Adding to the confusion of the case is the fact that espionage laws –
and the public’s perception of spying – haven’t kept up with
technology. “If he had stolen a single document and gave it to someone
with the intention that it spread to our enemies or potential enemies,
it would be seen as espionage. But because it’s on the internet, somehow
there’s a failure to identify this for what it is,” says deGraffenreid,
who is now a professor of intelligence studies at the Institute of World Politics, a graduate school in Washington, DC.
Like our counterterrorism laws were in 2001, U.S. espionage laws are
obsolete and need to be modernized, deGraffenreid says. “Most U.S.
espionage laws were written during World War I, and they sound archaic
if you read the legislative history. They still sound a little archaic.
Not a few people in government fear that if they use the espionage laws
on the books, some left-wing judge would strike them down. When I was in
government we had to back off putting the blocks to people because
Justice Department lawyers didn’t believe in what they were doing or
that the espionage laws could be sustained.”
Morison was convicted in 1985 under a World War I-era statute. With
the support of mainstream media organizations, he appealed his
conviction. In 1988, the Fourth U.S. Circuit Court of Appeals rejected
his appeal. The U.S. Supreme Court declined to hear the case later that
year, thus upholding the statute and the use of the espionage statute in
unauthorized disclosure. President Bill Clinton pardoned Morison on
January 20, 2001.
“One has to be childishly naïve to think when you put this out for
the whole world to read, that terrorists and hostile foreign
intelligence services would not read it, and that that doesn’t matter.
The fact is that the bad guys got these U.S. military secrets. It’s the
same as if the perpetrator went into a safe and took secret and top
secret documents and physically handed them to a foreign national. Had
Manning done that, it would have looked exactly like the espionage cases
for which others are serving life sentences. But the fact that he
allegedly transmitted electronic files, it looks different.”
There is also the idea that the theft and publication of classified
documents is somehow legitimate under whistleblowing principles to
expose alleged wrongdoing. “Most of the people who commit espionage use
weak defenses, like whistleblowing. Those defenses don’t work. If some
of the documents contain top-secret codeword material applicable under
what is called the comment statute – United States Code 18, Section 798 –
it doesn’t matter who you give the information to. If you give it to
someone who’s unauthorized, it’s an espionage crime.”

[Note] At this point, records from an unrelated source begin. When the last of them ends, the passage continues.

===== config.mk =====
export PLATFORM = sky130hd
export DESIGN_NAME = pwm_dual_timer
export DESIGN_NICKNAME = d
export VERILOG_FILES = /design/src/rtl/pwm_timer_pkg.sv /design/src/rtl/pwm_timer_regs.sv /design/src/rtl/pwm_down_counter.sv /design/src/rtl/pwm_phase_seq.sv /design/src/rtl/pwm_dual_timer.sv
export SDC_FILE = /design/constraint.sdc
export NUM_CORES = 1
export LEC_CHECK = 0
export BUFFER_PORTS_ARGS = -buffer_cell sky130_fd_sc_hd__buf_4
export CORE_MARGIN = 4
export CORE_UTILIZATION = 55
export DETAILED_ROUTE_END_ITERATION = 10
export GPL_ROUTABILITY_DRIVEN = 0
export PLACE_DENSITY = 0.76
export SLEW_MARGIN = 10
export SYNTH_ARGS = -nofsm -noshare
export SYNTH_HDL_FRONTEND = slang
export SYNTH_HIERARCHICAL = 1
export SYNTH_SLANG_ARGS = --single-unit

===== constraint.sdc =====
create_clock -name clk -period 4.2 [get_ports clk]
set_input_delay 1.26 -clock clk [delete_from_list [all_inputs] [get_ports clk]]
set_output_delay 1.26 -clock clk [all_outputs]
set_load 0.02 [all_outputs]

===== src/rtl/pwm_timer_pkg.sv =====
package pwm_timer_pkg;

  localparam int REG_SEL_W = 2;

  typedef enum logic [REG_SEL_W-1:0] {
    SEL_CTRL  = 2'd0,
    SEL_CNT_A = 2'd1,
    SEL_CNT_B = 2'd2,
    SEL_NONE  = 2'd3
  } reg_sel_e;

  localparam int CTRL_RUN_BIT  = 0;
  localparam int CTRL_DUAL_BIT = 1;

  typedef enum logic {
    PH_ACTIVE = 1'b0,
    PH_REST   = 1'b1
  } phase_e;

  typedef struct packed {
    logic dual;
    logic run;
  } ctrl_t;

endpackage
$ cat src/rtl/mtpg_top.sv
module mtpg_top #(
  parameter int          NUM_PINS  = 8,
  parameter int          RATIO     = 4,
  parameter logic [30:0] DATA_SEED = 31'h1234_5678,
  parameter logic [30:0] MASK_SEED = 31'h0ACE_1357,
  localparam int         DW        = NUM_PINS * RATIO,
  localparam int         BW        = DW / 8
) (
  input  logic             clk,
  input  logic             rst_n,
  input  logic             restart,
  input  logic             data_fixed,
  input  logic             data_all_pins,
  input  logic [RATIO-1:0] pat_all,
  input  logic [DW-1:0]    pat_pin,
  input  logic             be_test,
  input  logic             be_fixed,
  input  logic             be_all_lanes,
  input  logic             be_all,
  input  logic [BW-1:0]    be_lane,
  output logic             out_valid,
  input  logic             out_ready,
  output logic [DW-1:0]    out_data,
  output logic [BW-1:0]    out_be
);
  logic          load;
  logic          step;
  logic [DW-1:0] d_bits;
  logic [BW-1:0] m_bits;
  logic [DW-1:0] d_word;
  logic [BW-1:0] m_word;

  assign load = !out_valid || out_ready;
  assign step = load && !restart;

  mtpg_lfsr #(.OUT_W(DW), .SEED(DATA_SEED)) u_data_lfsr (
    .clk(clk), .rst_n(rst_n), .reload(restart), .advance(step), .bits(d_bits));

  mtpg_lfsr #(.OUT_W(BW), .SEED(MASK_SEED)) u_mask_lfsr (
    .clk(clk), .rst_n(rst_n), .reload(restart), .advance(step), .bits(m_bits));

  mtpg_data_sel #(.NUM_PINS(NUM_PINS), .RATIO(RATIO)) u_data_sel (
    .prbs_bits(d_bits), .data_fixed(data_fixed), .data_all_pins(data_all_pins),
    .pat_all(pat_all), .pat_pin(pat_pin), .word(d_word));

  mtpg_be_sel #(.BW(BW)) u_be_sel (
    .prbs_bits(m_bits), .be_test(be_test), .be_fixed(be_fixed),
    .be_all_lanes(be_all_lanes), .be_all(be_all), .be_lane(be_lane), .be(m_word));

  always_ff @(posedge clk or negedge rst_n) begin
    if (!rst_n) begin
      out_valid <= 1'b0;
      out_data  <= '0;
      out_be    <= '0;
    end else if (restart) begin
      out_valid <= 1'b0;
    end else if (load) begin
      out_valid <= 1'b1;
      out_data  <= d_word;
      out_be    <= m_word;
    end
  end

  AST_STALL_HOLD: assert property (@(posedge clk) disable iff (!rst_n)
    out_valid && !out_ready |=> $stable(out_data) && $stable(out_be));
  AST_VALID_STAYS: assert property (@(posedge clk) disable iff (!rst_n)
    out_valid && !restart |=> out_valid);
  AST_RESTART_BUBBLE: assert property (@(posedge clk) disable iff (!rst_n)
    restart |=> !out_valid);
  AST_REFILL: assert property (@(posedge clk) disable iff (!rst_n)
    !out_valid && !restart |=> out_valid);
  AST_BE_ALL_ON: assert property (@(posedge clk) disable iff (!rst_n)
    load && !restart && !be_test |=> &out_be);
endmodule
**config.mk**
```make
export PLATFORM = sky130hd
export DESIGN_NAME = pkt_ring
export DESIGN_NICKNAME = d
export VERILOG_FILES = /design/src/rtl/pkt_ring_pkg.sv /design/src/rtl/pkt_ring_alloc.sv /design/src/rtl/pkt_ring_retire.sv /design/src/rtl/pkt_ring_slots.sv /design/src/rtl/pkt_ring.sv
export SDC_FILE = /design/constraint.sdc
export NUM_CORES = 2
export LEC_CHECK = 0
export BUFFER_PORTS_ARGS = -buffer_cell sky130_fd_sc_hd__buf_2
export CAP_MARGIN = 5
export CORE_MARGIN = 8
export CORE_UTILIZATION = 50
export DETAILED_ROUTE_END_ITERATION = 6
export GPL_TIMING_DRIVEN = 0
export HOLD_SLACK_MARGIN = 0.03
export PLACE_DENSITY = 0.66
export SLEW_MARGIN = 0
export SYNTH_ARGS = -nofsm -noshare
export SYNTH_HDL_FRONTEND = slang
export SYNTH_HIERARCHICAL = 1
export SYNTH_SLANG_ARGS = --single-unit
```
**constraint.sdc**
```tcl
create_clock -name clk -period 18.1 [get_ports clk]
set_input_delay 0.905 -clock clk [delete_from_list [all_inputs] [get_ports clk]]
set_output_delay 0.905 -clock clk [all_outputs]
set_load 0.03 [all_outputs]
```
### config.mk
export PLATFORM = sky130hd
export DESIGN_NAME = cs_bank_decoder
export DESIGN_NICKNAME = d
export VERILOG_FILES = /design/src/rtl/cs_dec_pkg.sv /design/src/rtl/cs_bank_regs.sv /design/src/rtl/cs_bank_match.sv /design/src/rtl/cs_prio_sel.sv /design/src/rtl/cs_bank_decoder.sv
export SDC_FILE = /design/constraint.sdc
export NUM_CORES = 1
export LEC_CHECK = 0
export BUFFER_PORTS_ARGS = -buffer_cell sky130_fd_sc_hd__buf_2
export CELL_PAD_IN_SITES_DETAIL_PLACEMENT = 0
export CELL_PAD_IN_SITES_GLOBAL_PLACEMENT = 1
export CORE_ASPECT_RATIO = 0.6
export CORE_MARGIN = 2
export CORE_UTILIZATION = 41
export DETAILED_ROUTE_END_ITERATION = 8
export PLACE_DENSITY_LB_ADDON = 0.08
export SYNTH_ARGS = -nofsm -noshare
export SYNTH_HDL_FRONTEND = slang
export SYNTH_SLANG_ARGS = --single-unit
export TNS_END_PERCENT = 30
### constraint.sdc
create_clock -name clk -period 2.95 [get_ports clk]
set_input_delay 0.4425 -clock clk [delete_from_list [all_inputs] [get_ports clk]]
set_output_delay 0.4425 -clock clk [all_outputs]
set_load 0.05 [all_outputs]
### src/rtl/cs_dec_pkg.sv
package cs_dec_pkg;
  localparam int MASK_W = 17;
  localparam int AT_W   = 3;
  localparam int PS_W   = 2;
  localparam int MS_W   = 2;
  localparam int WORD_W = 32;

  typedef struct packed {
    logic [MASK_W-1:0] addr;
    logic [AT_W-1:0]   at;
    logic [PS_W-1:0]   ps;
    logic [MS_W-1:0]   ms;
    logic              wp;
    logic              valid;
  } bank_base_t;

  typedef struct packed {
    logic [MASK_W-1:0] amask;
    logic [AT_W-1:0]   atmask;
  } bank_opt_t;

  function automatic bank_base_t unpack_base(input logic [WORD_W-1:0] w);
    bank_base_t b;
    b.addr  = w[WORD_W-1 -: MASK_W];
    b.at    = w[14:12];
    b.ps    = w[11:10];
    b.ms    = w[9:8];
    b.wp    = w[1];
    b.valid = w[0];
    return b;
  endfunction

  function automatic bank_opt_t unpack_opt(input logic [WORD_W-1:0] w);
    bank_opt_t o;
    o.amask  = w[WORD_W-1 -: MASK_W];
    o.atmask = w[14:12];
    return o;
  endfunction
endpackage

### src/rtl/cs_bank_regs.sv
module cs_bank_regs
  import cs_dec_pkg::*;
#(
  parameter int NUM_BANKS = 8,
  parameter logic [MASK_W-1:0] BOOT_BASE = '0,
  parameter logic [PS_W-1:0]   BOOT_PS   = 2'b01,
  localparam int IDX_W = $clog2(NUM_BANKS)
) (
  input  logic              clk,
  input  logic              rst,
  input  logic              wr_en,
  input  logic [IDX_W-1:0]  wr_bank,
  input  logic              wr_opt,
  input  logic [WORD_W-1:0] wr_data,
  output bank_base_t        base_q [NUM_BANKS],
  output bank_opt_t         opt_q  [NUM_BANKS]
);
  bank_base_t new_base;
  bank_opt_t  new_opt;

  always_comb begin
    new_base = unpack_base(wr_data);
    new_opt  = unpack_opt(wr_data);
  end

  for (genvar g = 0; g < NUM_BANKS; g++) begin : g_bank
    bank_base_t base_r;
    bank_opt_t  opt_r;
    logic       opt_seen;
    logic       hit_base, hit_opt;

    assign hit_base = wr_en && (wr_bank == IDX_W'(g)) && !wr_opt;
    assign hit_opt  = wr_en && (wr_bank == IDX_W'(g)) &&  wr_opt;

    if (g == 0) begin : g_boot
      always_ff @(posedge clk) begin
        if (rst) begin
          base_r       <= '0;
          base_r.addr  <= BOOT_BASE;
          base_r.ps    <= BOOT_PS;
          base_r.valid <= 1'b1;
          opt_r        <= '0;
          opt_seen     <= 1'b0;
        end else begin
          if (hit_base) base_r <= new_base;
          if (hit_opt) begin
            opt_r    <= new_opt;
            opt_seen <= 1'b1;
          end
        end
      end
    end else begin : g_std
      always_ff @(posedge clk) begin
        if (rst) begin
          base_r   <= '0;
          opt_r    <= '0;
          opt_seen <= 1'b0;
        end else begin
          if (hit_base) begin
            base_r       <= new_base;
            base_r.valid <= new_base.valid && opt_seen;
          end
          if (hit_opt) begin
            opt_r    <= new_opt;
            opt_seen <= 1'b1;
          end
        end
      end
    end

    assign base_q[g] = base_r;
    assign opt_q[g]  = opt_r;
  end
endmodule

### src/rtl/cs_bank_match.sv
module cs_bank_match
  import cs_dec_pkg::*;
(
  input  bank_base_t        base,
  input  bank_opt_t         opt,
  input  logic [MASK_W-1:0] acc_hi,
  input  logic [AT_W-1:0]   acc_at,
  output logic              hit
);
  logic addr_ok, at_ok;

  always_comb begin
    addr_ok = ((acc_hi & opt.amask) == (base.addr & opt.amask));
    at_ok   = (((acc_at ^ base.at) & opt.atmask) == '0);
    hit     = base.valid && addr_ok && at_ok;
  end
endmodule

### src/rtl/cs_prio_sel.sv
module cs_prio_sel
  import cs_dec_pkg::*;
#(
  parameter int NUM_BANKS = 8,
  localparam int IDX_W = $clog2(NUM_BANKS)
) (
  input  logic [NUM_BANKS-1:0] hits,
  input  bank_base_t           bases [NUM_BANKS],
  output logic                 found,
  output logic [IDX_W-1:0]     idx,
  output logic [NUM_BANKS-1:0] onehot,
  output logic [PS_W-1:0]      ps,
  output logic [MS_W-1:0]      ms,
  output logic                 wp
);
  always_comb begin
    idx = '0;
    for (int i = NUM_BANKS - 1; i >= 0; i--) begin
      if (hits[i]) idx = IDX_W'(i);
    end
    found  = |hits;
    onehot = found ? (NUM_BANKS'(1) << idx) : '0;
    ps     = bases[idx].ps;
    ms     = bases[idx].ms;
    wp     = bases[idx].wp;
  end
endmodule

### src/rtl/cs_bank_decoder.sv
module cs_bank_decoder
  import cs_dec_pkg::*;
#(
  parameter int NUM_BANKS = 8,
  parameter int ADDR_W    = 32,
  parameter logic [MASK_W-1:0] BOOT_BASE = '0,
  parameter logic [PS_W-1:0]   BOOT_PS   = 2'b01,
  parameter logic [AT_W-1:0]   EXT_AT    = 3'b100,
  localparam int IDX_W  = $clog2(NUM_BANKS),
  localparam int RADR_W = IDX_W + 2
) (
  input  logic                 clk,
  input  logic                 rst,
  input  logic                 reg_we,
  input  logic [RADR_W-1:0]    reg_addr,
  input  logic [WORD_W-1:0]    reg_wdata,
  input  logic                 req_valid,
  input  logic [ADDR_W-1:0]    req_addr,
  input  logic [AT_W-1:0]      req_at,
  input  logic                 req_write,
  input  logic                 req_ext,
  output logic                 rsp_valid,
  output logic [NUM_BANKS-1:0] cs_onehot,
  output logic [IDX_W-1:0]     sel_bank,
  output logic [PS_W-1:0]      sel_ps,
  output logic [MS_W-1:0]      sel_ms,
  output logic                 no_match,
  output logic                 wp_viol,
  output logic                 wp_status
);
  bank_base_t base_q [NUM_BANKS];
  bank_opt_t  opt_q  [NUM_BANKS];

  logic status_sel, bank_we, clr_req;
  assign status_sel = reg_addr[RADR_W-1];
  assign bank_we    = reg_we && !status_sel;
  assign clr_req    = reg_we && status_sel && reg_wdata[0];

  cs_bank_regs #(
    .NUM_BANKS (NUM_BANKS),
    .BOOT_BASE (BOOT_BASE),
    .BOOT_PS   (BOOT_PS)
  ) u_regs (
    .clk     (clk),
    .rst     (rst),
    .wr_en   (bank_we),
    .wr_bank (reg_addr[IDX_W:1]),
    .wr_opt  (reg_addr[0]),
    .wr_data (reg_wdata),
    .base_q  (base_q),
    .opt_q   (opt_q)
  );

  logic [AT_W-1:0]      eff_at;
  logic [NUM_BANKS-1:0] hits;
  assign eff_at = req_ext ? EXT_AT : req_at;

  for (genvar g = 0; g < NUM_BANKS; g++) begin : g_cmp
    cs_bank_match u_match (
      .base   (base_q[g]),
      .opt    (opt_q[g]),
      .acc_hi (req_addr[ADDR_W-1 -: MASK_W]),
      .acc_at (eff_at),
      .hit    (hits[g])
    );
  end

  logic                 win_found, win_wp;
  logic [IDX_W-1:0]     win_idx;
  logic [NUM_BANKS-1:0] win_oh;
  logic [PS_W-1:0]      win_ps;
  logic [MS_W-1:0]      win_ms;

  cs_prio_sel #(.NUM_BANKS(NUM_BANKS)) u_prio (
    .hits   (hits),
    .bases  (base_q),
    .found  (win_found),
    .idx    (win_idx),
    .onehot (win_oh),
    .ps     (win_ps),
    .ms     (win_ms),
    .wp     (win_wp)
  );

  logic served, viol_now;
  assign served   = req_valid && win_found;
  assign viol_now = served && req_write && win_wp;

  always_ff @(posedge clk) begin
    if (rst) begin
      rsp_valid <= 1'b0;
      cs_onehot <= '0;
      sel_bank  <= '0;
      sel_ps    <= '0;
      sel_ms    <= '0;
      no_match  <= 1'b0;
      wp_viol   <= 1'b0;
      wp_status <= 1'b0;
    end else begin
      rsp_valid <= req_valid;
      cs_onehot <= (served && !viol_now) ? win_oh : '0;
      sel_bank  <= served ? win_idx : '0;
      sel_ps    <= served ? win_ps : '0;
      sel_ms    <= served ? win_ms : '0;
      no_match  <= req_valid && !win_found;
      wp_viol   <= viol_now;
      wp_status <= (wp_status && !clr_req) || viol_now;
    end
  end
endmodule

The federal investigation of the WikiLeaks case is being handled by
the Army’s Criminal Investigation Command, not by military
counterintelligence or the FBI, which handles civilian spy cases. “You
need the Criminal Investigation people, but it’s far easier in the
bureaucratic culture to go after someone for mishandling classified
information than espionage,” he adds, reflecting on his tenure as the
nation’s Deputy Counterintelligence Executive. “The moment prosecutors
start an espionage case, a lot of the military lawyers and generals turn
to jelly. It’s very hard to push these things in such bureaucratic
cultures.”
DeGraffenreid says there is a big difference between mishandling
classified information, which is what the U.S. appears to be pursuing
against Manning, and espionage. “The punishments are much lighter for
mishandling classified information. If you and I were obligated to
protect information and we lost it, or were negligent and allowed the
janitor to pick it up, that’s ‘mishandling’ classified information.
Espionage is different: you are illegally distributing the classified
information on purpose to aid a foreign entity or government.”
Judges and juries tend to be harsher on spies than federal
prosecutors are, says deGraffenreid. “Most juries convict on espionage
and most judges throw the book at spies who get convicted. Often the
judges hand down stronger sentences than the government asks for.”